GRANITE PEAK PUBLICATIONS: Accompanying travelers to the national park since 2002

Is It the End of Night for Our National Parks?

“There goes another one!” Joan pointed out, as we lay on our flat porch roof in Billings, Montana, watching the August meteor shower. It was 1947, and in our small town we could see millions of stars and pick out several constellations. Sometimes we could even see the Milky Way.

Now it’s 2014, and even in Yellowstone this past summer, I could barely find the Big Dipper. Was it that our entire atmosphere is polluted, or was there now too much ambient light even at Old Faithful and Mammoth Villages to enjoy the stars?

Listening to a National Public Radio broadcast the other day, I became absorbed in the story of what has happened to the night skies in America in the past few decades. NPR was interviewing author Paul Bogard about his book The End of Night: Searching for Natural Darkness in an Age of Artificial Light. Use “Look Inside” for Chapter 9 on the Amazon website for light pollution images, a sample of what’s in the book.

I’m going to have to read this book, since I fully agree with the reviewer Bill McKibben, who wrote on Amazon: “The most precious things in the modern world are probably silence, solitude, and darkness–and of these three rarities, true darkness may be the rarest of all. Many thanks to Paul Bogard for searching out the dark spots and reminding us to celebrate them!”

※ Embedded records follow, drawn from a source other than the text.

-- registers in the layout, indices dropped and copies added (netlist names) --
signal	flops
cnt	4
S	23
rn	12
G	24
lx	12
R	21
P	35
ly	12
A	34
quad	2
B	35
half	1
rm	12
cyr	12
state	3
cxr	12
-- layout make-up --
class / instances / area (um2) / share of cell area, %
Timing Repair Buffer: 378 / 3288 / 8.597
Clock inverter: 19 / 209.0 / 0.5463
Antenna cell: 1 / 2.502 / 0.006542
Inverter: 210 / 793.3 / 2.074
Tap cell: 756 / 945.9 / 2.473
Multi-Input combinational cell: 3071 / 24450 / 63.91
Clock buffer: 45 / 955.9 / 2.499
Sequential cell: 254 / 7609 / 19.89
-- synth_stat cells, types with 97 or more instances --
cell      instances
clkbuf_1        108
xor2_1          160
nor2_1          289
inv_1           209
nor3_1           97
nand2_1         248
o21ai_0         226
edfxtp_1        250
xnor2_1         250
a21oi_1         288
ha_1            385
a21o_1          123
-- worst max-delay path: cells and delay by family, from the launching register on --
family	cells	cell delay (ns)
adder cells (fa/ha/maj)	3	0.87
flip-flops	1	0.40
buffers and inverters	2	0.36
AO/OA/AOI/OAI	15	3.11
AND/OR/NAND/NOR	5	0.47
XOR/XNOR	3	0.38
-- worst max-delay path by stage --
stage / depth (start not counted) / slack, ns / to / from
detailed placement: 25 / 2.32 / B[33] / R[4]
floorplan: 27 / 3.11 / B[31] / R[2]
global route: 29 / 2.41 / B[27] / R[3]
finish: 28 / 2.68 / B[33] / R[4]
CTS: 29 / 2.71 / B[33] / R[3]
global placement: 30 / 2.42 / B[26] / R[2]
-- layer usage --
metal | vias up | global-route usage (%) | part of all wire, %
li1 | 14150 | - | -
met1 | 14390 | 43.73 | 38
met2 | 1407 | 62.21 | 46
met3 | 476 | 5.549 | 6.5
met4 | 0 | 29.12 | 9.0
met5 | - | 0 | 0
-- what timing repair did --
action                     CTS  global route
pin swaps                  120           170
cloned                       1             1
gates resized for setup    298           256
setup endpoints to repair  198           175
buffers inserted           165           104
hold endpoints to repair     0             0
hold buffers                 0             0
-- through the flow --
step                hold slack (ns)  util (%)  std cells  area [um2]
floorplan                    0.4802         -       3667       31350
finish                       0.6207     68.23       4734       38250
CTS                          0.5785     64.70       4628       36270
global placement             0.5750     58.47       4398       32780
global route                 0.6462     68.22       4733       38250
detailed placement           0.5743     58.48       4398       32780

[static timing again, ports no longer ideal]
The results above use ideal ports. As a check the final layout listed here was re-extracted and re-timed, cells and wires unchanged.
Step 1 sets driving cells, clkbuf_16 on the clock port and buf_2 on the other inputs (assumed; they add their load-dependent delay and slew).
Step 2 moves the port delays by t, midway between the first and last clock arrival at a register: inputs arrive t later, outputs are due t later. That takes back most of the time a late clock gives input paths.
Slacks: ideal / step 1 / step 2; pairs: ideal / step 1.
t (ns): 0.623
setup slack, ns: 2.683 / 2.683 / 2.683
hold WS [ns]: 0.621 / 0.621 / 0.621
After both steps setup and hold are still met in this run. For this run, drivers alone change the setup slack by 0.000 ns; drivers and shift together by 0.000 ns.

Take a look at our nugget that includes what the author of a classic Western novel wrote about
experiencing the night.

 
Comments
 
Comments

The last time I can really remember seeing the stars was watching the Perseid meteor shower outside of Libby, Montana, in 1993. It’s extremely difficult (short of driving clear up to Mt. Rainier, and I don’t want to drive that road late at night) to find skies dark enough to enjoy stars in the entire Puget Sound area. It really is one of the things I miss most about camping, but that’s something else I don’t get to do much anymore.